Top of RECORDS PROVIDED

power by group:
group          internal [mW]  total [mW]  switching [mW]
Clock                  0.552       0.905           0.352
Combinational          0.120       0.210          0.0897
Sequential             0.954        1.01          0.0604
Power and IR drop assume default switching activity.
## ./run.sh

```bash
#!/bin/bash
# OpenROAD 26Q1-2900-gdf79404cd8, Yosys 0.63+post, stock flow scripts
make -C /OpenROAD-flow-scripts/flow DESIGN_CONFIG=/design/flow/config.mk WORK_HOME=/design/flow/orfs finish
```

## ./config.mk

```make
export PLATFORM = sky130hd
export DESIGN_NAME = uart_tx
export DESIGN_NICKNAME = uart_tx
export VERILOG_FILES = /design/flow/design.v
export SDC_FILE = /design/flow/constraint.sdc
export NUM_CORES = 4
export LEC_CHECK = 1
export CORE_AREA = 10 10 101 101
export DIE_AREA = 0 0 111 111
```

## ./constraint.sdc

```tcl
current_design uart_tx

set clk_period 3.6
set clk_io_pct 0.2

create_clock -name clk0 -period $clk_period [get_ports {i_clk}]

set non_clock_inputs [all_inputs -no_clocks]
set_input_delay [expr $clk_period * $clk_io_pct] -clock clk0 $non_clock_inputs
set_output_delay [expr $clk_period * $clk_io_pct] -clock clk0 [all_outputs]
```
==> design.v <==
module Data_Memory(clk,rst,WE,WD,A,RD);
    input clk,rst,WE;
    input [31:0]A,WD;
    output [31:0]RD;
    reg [31:0] mem [1023:0];
    always @ (posedge clk)
    begin
        if(WE)
            mem[A] <= WD;
    end
    assign RD = (~rst) ? 32'd0 : mem[A];
    initial begin
        mem[0] = 32'h00000000;
    end
endmodule
module memory_cycle(clk, rst, RegWriteM, MemWriteM, ResultSrcM, RD_M, PCPlus4M, WriteDataM, 
    ALU_ResultM, RegWriteW, ResultSrcW, RD_W, PCPlus4W, ALU_ResultW, ReadDataW);
    input clk, rst, RegWriteM, MemWriteM, ResultSrcM;
    input [4:0] RD_M; 
    input [31:0] PCPlus4M, WriteDataM, ALU_ResultM;
    output RegWriteW, ResultSrcW; 
    output [4:0] RD_W;
    output [31:0] PCPlus4W, ALU_ResultW, ReadDataW;
    wire [31:0] ReadDataM;
    reg RegWriteM_r, ResultSrcM_r;
    reg [4:0] RD_M_r;
    reg [31:0] PCPlus4M_r, ALU_ResultM_r, ReadDataM_r;
    Data_Memory dmem (
                        .clk(clk),
                        .rst(rst),
                        .WE(MemWriteM),
                        .WD(WriteDataM),
                        .A(ALU_ResultM),
                        .RD(ReadDataM)
                    );
    always @(posedge clk or negedge rst) begin
        if (rst == 1'b0) begin
            RegWriteM_r <= 1'b0; 
            ResultSrcM_r <= 1'b0;
            RD_M_r <= 5'h00;
            PCPlus4M_r <= 32'h00000000; 
            ALU_ResultM_r <= 32'h00000000; 
            ReadDataM_r <= 32'h00000000;
        end
        else begin
            RegWriteM_r <= RegWriteM; 
            ResultSrcM_r <= ResultSrcM;
            RD_M_r <= RD_M;
            PCPlus4M_r <= PCPlus4M; 
            ALU_ResultM_r <= ALU_ResultM; 
            ReadDataM_r <= ReadDataM;
        end
    end 
    assign RegWriteW = RegWriteM_r;
    assign ResultSrcW = ResultSrcM_r;
    assign RD_W = RD_M_r;
    assign PCPlus4W = PCPlus4M_r;
    assign ALU_ResultW = ALU_ResultM_r;
    assign ReadDataW = ReadDataM_r;
endmodule
==> run.sh <==
#!/bin/bash
# OpenROAD 26Q1-2900-gdf79404cd8, Yosys 0.63+post, stock flow scripts
make -C /OpenROAD-flow-scripts/flow DESIGN_CONFIG=/design/flow/config.mk WORK_HOME=/design/flow/orfs finish
==> config.mk <==
export PLATFORM = sky130hd
export DESIGN_NAME = memory_cycle
export DESIGN_NICKNAME = memory_cycle
export VERILOG_FILES = /design/flow/design.v
export SDC_FILE = /design/flow/constraint.sdc
export NUM_CORES = 4
export LEC_CHECK = 1
export CORE_UTILIZATION = 40
export SYNTH_MEMORY_MAX_BITS = 65536
==> constraint.sdc <==
current_design memory_cycle

set clk_period 8.9
set clk_io_pct 0.2

create_clock -name clk0 -period $clk_period [get_ports {clk}]

set non_clock_inputs [all_inputs -no_clocks]
set_input_delay [expr $clk_period * $clk_io_pct] -clock clk0 $non_clock_inputs
set_output_delay [expr $clk_period * $clk_io_pct] -clock clk0 [all_outputs]
==> impl_table.tex <==
% Auto-generated results table
\begin{tabular}{lr}
\hline
Metric & Value \\
\hline
\multicolumn{2}{l}{\textbf{Power and ir drop}} \\
\quad P\_leak & 470 nW \\
\quad Total power density per cell area & 221 nW/um\^{}2 \\
\quad Power Total & approximately 320 mW \\
\quad Peak supply drop & about 0.25 mV \\
\multicolumn{2}{l}{\textbf{Clock network}} \\
\quad Clk pin slew, worst setup/hold paths & $\sim$0.060 ns \\
\quad Number of buffers on the longest clock path & 6 \\
\quad Clock latency reported for the late side of the worst-skew pair & 1.79 ns \\
\quad Number of buffers inserted for hold repair after clock tree synthesis & 1 \\
\quad Maximum level of the CTS H-tree & 8 \\
\quad Clock tree sinks & about 33000 \\
\quad Number of resized instances in the post-cts repair step & 0 \\
\quad Root Buffer Master & sky130\_fd\_sc\_hd\_\_clkbuf\_16 \\
\quad Post-CTS setup buffers & 0 \\
\quad CTS buffer count & about 3200 \\
\quad TritonCTS clock tree & built \\
\multicolumn{2}{l}{\textbf{Yosys}} \\
\quad Top cell area share & 0.789 \\
\quad Post-synthesis cell type with the largest combined area & sky130\_fd\_sc\_hd\_\_edfxtp\_1 \\
\quad Top flip-flop cell by instance count after synthesis & sky130\_fd\_sc\_hd\_\_edfxtp\_1 \\
\quad Number of instances in the synthesized netlist & approximately 62000 \\
\quad Asr flop ratio synth & 0.00313 \\
\quad Cell Area, Synth & roughly 1200000 um\^{}2 \\
\quad Number of synthesized flops with an enable pin & around 33000 \\
\quad Synthesis area per yosys & between 1000000 and 1500000 um\^{}2 \\
\quad Simple-gate portion of the synthesized area & 0.0169 \\
\quad Flop and latch count out of synthesis & between 30000 and 40000 \\
\quad Yosys cell count & about 62000 \\
\quad Prevailing logic family in the synthesized netlist & multiplexers \\
\quad Library cells used by synthesis & between 60 and 70 \\
\quad Most numerous cell types in the synthesized netlist & sky130\_fd\_sc\_hd\_\_edfxtp\_1, sky130\_fd\_sc\_hd\_\_mux2i\_1, sky130\_fd\_sc\_hd\_\_o22ai\_1, sky130\_fd\_sc\_hd\_\_mux4\_2, sky130\_fd\_sc\_hd\_\_clkbuf\_1 \\
\quad Synth Seq Share & 0.791 \\
\quad Count of warnings emitted by yosys & 2 \\
\quad Post-synthesis share of cell area spent on full adders, half adders and majority gates & 0 \\
\quad Area share of and-or/or-and cells after synthesis & 0.0401 \\
\quad Cells taking the most area after synthesis & sky130\_fd\_sc\_hd\_\_edfxtp\_1, sky130\_fd\_sc\_hd\_\_mux2i\_1, sky130\_fd\_sc\_hd\_\_mux4\_2 \\
\quad Portion of netlist area occupied by mux cells & 0.139 \\
\quad Xor and xnor fraction of the mapped netlist area & 0 \\
\quad Most frequently used cell type in the post-synthesis netlist & sky130\_fd\_sc\_hd\_\_edfxtp\_1 \\
\quad Syn Area/Cell & around 20 um\^{}2 \\
\multicolumn{2}{l}{\textbf{Drt}} \\
\quad Iteration tally of the first detailed-router pass & 6 \\
\quad Via density per instance & roughly 5.8 \\
\quad DR vias & around 640k \\
\quad \# DRC & 0 \\
\quad Initial drt markers & approximately 46000 \\
\quad Number of nets with antenna violations after routing & 0 \\
\quad Drt total wl & about 4000 mm \\
\quad Average routed wire per standard cell & 35.7 um \\
\multicolumn{2}{l}{\textbf{Critical path}} \\
\quad CP Class & in -> reg \\
\quad Type of element capturing the critical path & flip-flop \\
\quad Endpoint arrival time on the critical path & around 9.4 ns \\
\quad Worst setup SP type & primary input \\
\quad Top fanout value on the critical path & 33 \\
\quad Required time worst endpoint & about 11 ns \\
\multicolumn{2}{l}{\textbf{Placed design}} \\
\quad Worst slack after detailed placement & -0.523 ns \\
\quad Port bufs & roughly 210 \\
\quad Gp weighted congestion & around 0.93 \\
\quad DP HPWL & 2400 mm \\
\multicolumn{2}{l}{\textbf{Job}} \\
\quad Number of warning messages in the logs & between 100 and 150 \\
\quad Max-capacitance violation count & 9 \\
\multicolumn{2}{l}{\textbf{Outcome}} \\
\quad Failing checks & max-capacitance violations, max-slew violations \\
\quad Status & complete, but fails checks \\
\multicolumn{2}{l}{\textbf{Final timing}} \\
\quad Part of the cycle the worst path needs & 0.877 \\
\quad RSZ-0062 raised after global routing & false \\
\quad Min cycle time layout & 7.81 ns \\
\quad Worst Slack Setup Final & approximately 1.1 ns \\
\quad Max-slew violation count & approximately 53 \\
\quad Highest Clock Rate & about 0.13 GHz \\
\quad Clock tree skew after final layout & approximately 0.13 ns \\
\quad Worst-Margin Slew & 1.67 ns \\
\quad Worst rel slew slack & -0.112 \\
\quad Total setup violations reported at the end of the flow & 0 \\
\quad Final sum of negative setup slack & 0 ns \\
\quad Final hold vios & 0 \\
\multicolumn{2}{l}{\textbf{Global routing}} \\
\quad Largest net degree at the start of global routing & approximately 140 \\
\quad GRT Residual Overflow & 0 \\
\quad Global-route wire length before repair & 5390 mm \\
\quad Via count of the first global-routing pass & about 670k \\
\quad Number of antenna violations at the first check in global routing & approximately 310 \\
\quad Total global routing track utilization & 0.274 \\
\multicolumn{2}{l}{\textbf{Floorplanning}} \\
\quad Die footprint & about 3100000 um\^{}2 \\
\quad Top-level I/O count & 209 \\
\quad Initial core utilization & 0.401 \\
\quad Total number of placement rows & $\sim$650 \\
\quad DIE WIDTH & $\sim$1.8 mm \\
\quad Chip Height & between 1.5 and 2 mm \\
\quad Area of the core & between 3000000 and 4000000 um\^{}2 \\
\multicolumn{2}{l}{\textbf{Final layout}} \\
\quad Area added between synthesis and finish & 14.8\% \\
\quad Share of final-layout standard cells stronger than drive strength 1 & 0.181 \\
\quad Filler cell count in the final layout & approximately 250k \\
\multicolumn{2}{l}{\textbf{Hold path}} \\
\quad Hold WC Path Type & in -> reg \\
\hline
\end{tabular}
layer usage:
metal  vias to the layer above  GRT usage  part of all wire
met1                    321155      0.286              0.29
met3                      7668      0.250              0.21
met5                         -     0.0472            0.0049
met2                     44052      0.372              0.44
met4                       381      0.131             0.064
li1                     267885          -                 -
final cells by class:
| class | instances | area (um^2) | area share |
|---|---|---|---|
| inverter | 4 | 40.0 | 0.0000280 |
| antenna | 647 | 1620 | 0.00113 |
| clock inverter | 1749 | 15200 | 0.0106 |
| tap | 41275 | 51600 | 0.0361 |
| clock buffer | 4110 | 84500 | 0.0590 |
| timing repair buffer | 4294 | 38400 | 0.0268 |
| multi-input combinational | 25723 | 254000 | 0.177 |
| sequential | 32871 | 987000 | 0.689 |
stage by stage:
stage | std cells | util | instance area, um^2 | hold slack, ns
global route | 110435 | 0.460 | 1430000 | 0.224
detailed placement | 104166 | 0.428 | 1330000 | 1.16
floorplan | 62414 | - | 1250000 | 0.791
CTS | 110026 | 0.460 | 1430000 | 0.123
finish | 110673 | 0.460 | 1430000 | 0.252
global placement | 104150 | 0.428 | 1330000 | 1.13
worst max-delay path: stages:
cell,delay (ns)
sky130_fd_sc_hd__buf_8,0.27
sky130_fd_sc_hd__buf_4,0.35
sky130_fd_sc_hd__or4b_4,0.48
sky130_fd_sc_hd__buf_12,0.41
sky130_fd_sc_hd__buf_4,0.57
sky130_fd_sc_hd__buf_4,0.65
sky130_fd_sc_hd__o22ai_1,0.18
sky130_fd_sc_hd__nor4_1,0.81
sky130_fd_sc_hd__buf_4,0.24
sky130_fd_sc_hd__nand4_1,0.22
sky130_fd_sc_hd__and3_1,0.49
sky130_fd_sc_hd__nor4_2,1.05
sky130_fd_sc_hd__buf_4,0.35
sky130_fd_sc_hd__nand4_1,0.59
sky130_fd_sc_hd__buf_4,0.47
sky130_fd_sc_hd__o31a_1,0.32
registers in the layout, indices dropped and copies added (netlist names):
signal         count
ALU_ResultM_r     32
PCPlus4M_r        32
RegWriteM_r        1
ReadDataM_r       32
ResultSrcM_r       1
dmem.mem       32768
RD_M_r             5
placed cells by master, fill, tap and decap left out, drive strengths merged, types with 103 or more instances in the layout:
cell type / netlist / layout
bufinv: 0 / 158
o22ai: 5049 / 5049
nor3: 296 / 296
o221ai: 178 / 178
nand3: 410 / 410
mux2: 193 / 193
o2111ai: 270 / 270
nor4: 1109 / 1109
clkbuf: 1640 / 4110
and3: 280 / 280
a22oi: 911 / 911
nand2: 218 / 218
a21oi: 304 / 304
nand4: 133 / 133
mux4: 2571 / 2571
a311oi: 108 / 108
dfrtp: 103 / 103
mux2i: 11258 / 11258
nor2: 1393 / 1393
buf: 2176 / 4127
clkinv: 1 / 1478
or4: 162 / 162
clkdlybuf4s50: 0 / 165
diode: 0 / 647
edfxtp: 32768 / 32768
o21ai: 414 / 414
cells by family (layout without fill, tap and decap cells):
family,after synthesis,count (layout)
compound gates,7605,7605
buf+inv,3820,10157
flops,32871,32871
mux,14022,14022
other cells,0,647
simple gates,4096,4096
report_power, final:
group	total, mW	internal [mW]	leakage [nW]	switching, mW
Sequential	171	170	296	0.149
Clock	130	71.7	48.4	58.3
Combinational	15.9	4.64	126	11.2
Total	316	247	470	69.6
worst paths after layout:
path,startpoint,cells past startpoint,slack (ns),to
worst max-delay path,ALU_ResultM[2],16,1.09,ReadDataM_r[4]$_DFF_PN0_
worst min-delay path,ALU_ResultM[2],1,0.25,ALU_ResultM_r[2]$_DFF_PN0_
worst max register to register,dmem.mem[179][23]$_DFFE_PP_,10,3.14,ReadDataM_r[23]$_DFF_PN0_
worst min register to register,dmem.mem[978][3]$_DFFE_PP_,6,1.17,ReadDataM_r[3]$_DFF_PN0_
max in group asynchronous,rst,3,6.80,ReadDataM_r[24]$_DFF_PN0_
min in group asynchronous,rst,2,0.58,PCPlus4M_r[29]$_DFF_PN0_
Power figures rest on the tool's default switching activity, not on a simulated workload.
**design/flow/design.v**
```verilog
module Mux (a,b,s,c);
    input [31:0]a,b;
    input s;
    output [31:0]c;
    assign c = (~s) ? a : b ;
endmodule
module Mux_3_by_1 (a,b,c,s,d);
    input [31:0] a,b,c;
    input [1:0] s;
    output [31:0] d;
    assign d = (s == 2'b00) ? a : (s == 2'b01) ? b : (s == 2'b10) ? c : 32'h00000000;
endmodule
module writeback_cycle(clk, rst, ResultSrcW, PCPlus4W, ALU_ResultW, ReadDataW, ResultW);
input clk, rst, ResultSrcW;
input [31:0] PCPlus4W, ALU_ResultW, ReadDataW;
output [31:0] ResultW;
Mux result_mux (    
                .a(ALU_ResultW),
                .b(ReadDataW),
                .s(ResultSrcW),
                .c(ResultW)
                );
endmodule
```
**design/flow/run.sh**
```bash
#!/bin/bash
# OpenROAD 26Q1-2900-gdf79404cd8, Yosys 0.63+post, stock flow scripts
make -C /OpenROAD-flow-scripts/flow DESIGN_CONFIG=/design/flow/config.mk WORK_HOME=/design/flow/orfs finish
```
**design/flow/config.mk**
```make
export PLATFORM = sky130hd
export DESIGN_NAME = writeback_cycle
export DESIGN_NICKNAME = writeback_cycle
export VERILOG_FILES = /design/flow/design.v
export SDC_FILE = /design/flow/constraint.sdc
export NUM_CORES = 4
export LEC_CHECK = 1
export CORE_AREA = 10 10 70 70
export DIE_AREA = 0 0 80 80
```
**design/flow/constraint.sdc**
```tcl
current_design writeback_cycle

set clk_period 1.0
set clk_io_pct 0.2

create_clock -name clk0 -period $clk_period

set non_clock_inputs [all_inputs -no_clocks]
set_input_delay [expr $clk_period * $clk_io_pct] -clock clk0 $non_clock_inputs
set_output_delay [expr $clk_period * $clk_io_pct] -clock clk0 [all_outputs]
```
==> impl_metrics.yaml <==
# physical design summary
synth:
  yosysTopAreaCell: "mux2_4"
  synthesis.area_sq_um: 544
  avgSynthCellArea_sq_um: 15.1
  ys_cells: 36
  yosysMostFrequentCell: "mux2_4"
  ys.warnings.count: 0
  synthCells: 36
  synth_top_area_share_pct: 82.8
  top_cells_by_count: "30 x mux2_4, 3 x buf_12, 2 x mux2_2"
  area_leaders: "mux2_4 83%, buf_12 11%, mux2_2 4.1%, buf_6 2.1%"
  ys_chip_area_sq_um: 544
  yosysSeqAreaShare_pct: 0
  ys_types: 4
sta:
  worst_pin_slew_ns: 0.0692
  final_max_slew_viol_count: 0
  slew_headroom_pct: 95.4
  finalCritPeriodShare_pct: 119
  hold_viol: 0
  fmax_mhz: 844
  fin_crit_ns: 1.19
  setup_viol: 32
  setup_ws_ns: -0.185
  rsz0062_at_grt: "true"
job:
  warnings: 68
  max_cap_viol_count: 0
hold_path:
  hold_path_class: "in -> out"
placement:
  dp_slack_ns: -0.502
  io_buffers: 97
  dpl.cell_count: 177
  place.gp.congestion: 0.751
  placed_area_sq_mm: 0.00154
  post-dp-hpwl_mm: 2.39
die:
  die_width_um: 80
  coreArea_sq_mm: 0.00342
  die_area_sq_mm: 0.00640
  pin_count: 131
  fp-utilization_pct: 15.9
  rows: 21
  die_h_um: 80
run_status:
  violations: "setup timing"
  status: "complete, but fails checks"
final_layout:
  clkbuf_count: 0
  nFillCells: 316
  seqCellArea_sq_um: 0
  final_util_pct: 50.0
  area_growth_pct: 214
  drive_gt1_share_pct: 55.6
  fin_cells: 190
  design_area_sq_mm: 0.00171
  seq_cells: 0
pwr:
  peakVddDrop_mv: 0.173
  total_power_uw: 665
  leakage_nw: 1.01
  power_density_mw_per_mm2: 389
global_routing:
  grt_pass1_vias: 781
  grt_busiest_layer: "met2"
  overflow: 0
  globalRouteTotalUtil_pct: 7.83
  grt_pass1_wl_mm: 4.12
  use_met2_pct: 14.0
  use_met1_pct: 8.97
  antenna_found_initial: 0
  grt_util_met3_pct: 3.18
  grt_start_max_net_pins: 9
worst_setup_path:
  cp.required_ns: 0.80
  cp-start-kind: "input pin"
  max_stage_delay_ns: 0.30
  crit_path_cell_trace: "buf_12 > buf_12 > buf_12 > mux2_4 > buf_6"
  critical_path.endpoint_type: "output port"
  cp_slowest_cell: "mux2_4"
  crit_path_frequent_cell: "buf_12"
  critPathArrivalTime_ns: 0.99
  path_max_fanout: 6
  worst-setup-path-type: "in -> out"
detailed_routing:
  num_vias: 711
  num_antenna_cells: 0
  drt-initial-drc-count: 5
  wl_per_cell_um: 14.8
  wl_mm: 2.81
  drc: 0
  vias_per_cell: 3.74
  drt_first_pass_iters: 2
  antenna_left: 0
clocking:
  holdBufCountCts: 0
==> area by class of cell <==
class / count / area [sq um] / area share, %
tap: 46 / 57.6 / 3.37
timing repair buffer: 112 / 1170 / 68.5
multi-input combinational: 32 / 480 / 28.2
==> cells by family (layout without fill, tap and decap cells) <==
| group | Yosys count | in the layout | share of synthesized area, % |
|---|---|---|---|
| buf+inv | 4 | 112 | 13.1 |
| mux | 32 | 32 | 86.9 |
==> stage by stage <==
stage	TNS (ns)	hold WS [ns]
after global routing	-5.44	0.710
after floorplan	0	0.498
final	-4.88	0.692
after global placement	-15.25	1.33
after CTS	-5.20	0.800
after detailed placement	-15.30	1.33
==> placed cells by master, fill, tap and decap left out, drive strengths merged <==
| cell | n |
|---|---|
| buf | 48 |
| dlymetal6s2s | 19 |
| mux2 | 32 |
| dlygate4sd2 | 26 |
| clkdlybuf4s50 | 19 |
==> path summary, 6_finish.rpt <==
path / from / to / slack (ns) / cells past startpoint
min: ALU_ResultW[23] / ResultW[23] / 0.69 / 3
max: ResultSrcW / ResultW[0] / -0.19 / 5
==> critical path, delay by kind of cell <==
kind / cells / cell delay [ns]
buffers and inverters: 4 / 0.48
muxes: 1 / 0.30
==> where the power goes <==
| part | internal [mW] | switching (mW) | leakage [nW] |
|---|---|---|---|
| combinational | 0.527 | 0.138 | 1.01 |
| sequential | 0 | 0 | 0 |
| clock | 0 | 0 | 0 |
==> per-layer routing <==
metal | up-vias | share of wire [%]
met2 | 51 | 49
met4 | 0 | 0
li1 | 353 | -
met3 | 0 | 11
met1 | 307 | 40
met5 | - | 0
==> timing repair <==
action                     4_1_cts  5_1_grt
setup endpoints to repair       32       32
gates cloned                     1        0
buffers inserted                12        0
resized                        141       35
Power figures rest on the tool's default switching activity, not on a simulated workload.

Bottom of RECORDS PROVIDED

EXERCISE GOAL >>
Return a word-for-word copy of the lines above from the one holding "input [4:0] RD_M;" through the one holding "reg RegWriteM_r, ResultSrcM_r;", with both of them included and nothing besides.

ANSWER FOR THE TASK >>
    input [4:0] RD_M; 
    input [31:0] PCPlus4M, WriteDataM, ALU_ResultM;
    output RegWriteW, ResultSrcW; 
    output [4:0] RD_W;
    output [31:0] PCPlus4W, ALU_ResultW, ReadDataW;
    wire [31:0] ReadDataM;
    reg RegWriteM_r, ResultSrcM_r;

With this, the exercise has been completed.